GOINTAINEWS.ID – Menilai kepemimpinan di tengah kelimpahan anggaran mungkin terkesan mudah. Namun, tantangan sesungguhnya hadir ketika seorang pemimpin harus mengelola daerah dengan keterbatasan APBD.
Dalam kondisi inilah integritas dan keberpihakan pemimpin diuji, apakah fokus pada kebutuhan masyarakat luas atau justru terseret oleh kepentingan pribadi, kelompok maupun pencitraan semata.
Situasi ini yang sedang dihadapi oleh Gubernur dan Wakil Gubernur Gorontalo, GUSNAR-IDAH (GAS). Di saat pemerintah provinsi tengah melakukan efisiensi anggaran, mereka justru memutuskan untuk memprioritaskan proyek strategis yang lama terbengkalai, pembangunan Kanal Tanggidaa di Kelurahan Heledulaa Utara, Kota Gorontalo.
Selama hampir tiga tahun, warga sekitar harus bersabar hidup di antara tumpukan material dan debu proyek yang mangkrak. Tiga kali terjadi pergantian Pj. Gubernur, namun tak satu pun yang menuntaskan proyek tersebut.
Harapan pun kembali muncul saat Gubernur Gusnar Ismail dan Wakil Gubernur Idah Syahidah Rusli Habibie melakukan peletakan batu pertama pada Senin (14/7). Aksi itu bukan sekadar simbolik, melainkan perwujudan komitmen nyata dan keberpihakan pada kebutuhan masyarakat.

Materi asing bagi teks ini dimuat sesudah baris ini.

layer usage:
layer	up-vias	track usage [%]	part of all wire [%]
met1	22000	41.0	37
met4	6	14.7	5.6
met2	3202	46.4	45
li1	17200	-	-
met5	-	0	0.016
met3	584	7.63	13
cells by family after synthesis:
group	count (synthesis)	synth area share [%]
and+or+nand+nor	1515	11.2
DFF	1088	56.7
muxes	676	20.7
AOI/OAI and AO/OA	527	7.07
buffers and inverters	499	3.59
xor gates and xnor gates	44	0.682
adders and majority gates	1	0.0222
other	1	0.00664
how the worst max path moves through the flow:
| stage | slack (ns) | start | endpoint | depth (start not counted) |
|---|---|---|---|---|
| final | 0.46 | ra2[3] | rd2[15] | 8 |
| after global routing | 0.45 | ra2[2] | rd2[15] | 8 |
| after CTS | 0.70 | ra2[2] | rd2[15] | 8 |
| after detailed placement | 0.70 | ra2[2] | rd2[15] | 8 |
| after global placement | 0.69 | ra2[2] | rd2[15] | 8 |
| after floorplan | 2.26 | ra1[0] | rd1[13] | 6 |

Dengan rendah hati, Gusnar menyampaikan permohonan maaf atas keterlambatan proyek tersebut. Ia menegaskan bahwa kelanjutan pembangunan kanal kini menjadi prioritas, dengan alokasi anggaran sebesar Rp 4,7 miliar dan rencana pengaspalan lanjutan di tahun 2026.
“Saya atas nama pemerintah provinsi ingin meminta maaf kepada masyarakat karena sudah hampir tiga tahun pekerjaan ini tertunda dan pasti sudah membawa dampak tidak mengenakkan bagi masyarakat. Saya mohon maaf”, Ujar Gusnar saat diwawancarai usai peletakan batu pertama, Senin (14/7/2025).
Selain itu, Wakil Gubernur Idah Syahidah Rusli Habibie juga mengajak warga untuk ikut menjaga dan mengawasi pelaksanaan proyek agar berjalan lancar. Ia juga menekankan pentingnya merawat fasilitas publik yang telah dibangun.
“Saya berharap dan mengimbau kepada warga di sini agar ikut dalam pengawasan. Pengawasan dalam arti jangan ada material yang rusak, lindungi dan jaga kebersihan aset negara”, Tegas Wagub Idah yang juga Istri Rusli Habibie, Gubernur Gorontalo dua periode itu.
Dalam data Dinas PUPR menyebut bahwa proyek pedestrian Kanal Tanggidaa ditangani oleh CV. Bone Tirta dengan nilai kontrak Rp4,7 miliar. Pekerjaan akan berlangsung selama 150 hari kalender dan mencakup pembangunan trotoar beton, lampu penerangan, besi pengaman serta fasilitas pendukung lainnya sepanjang 1,4 kilometer dengan lebar 3,5 meter.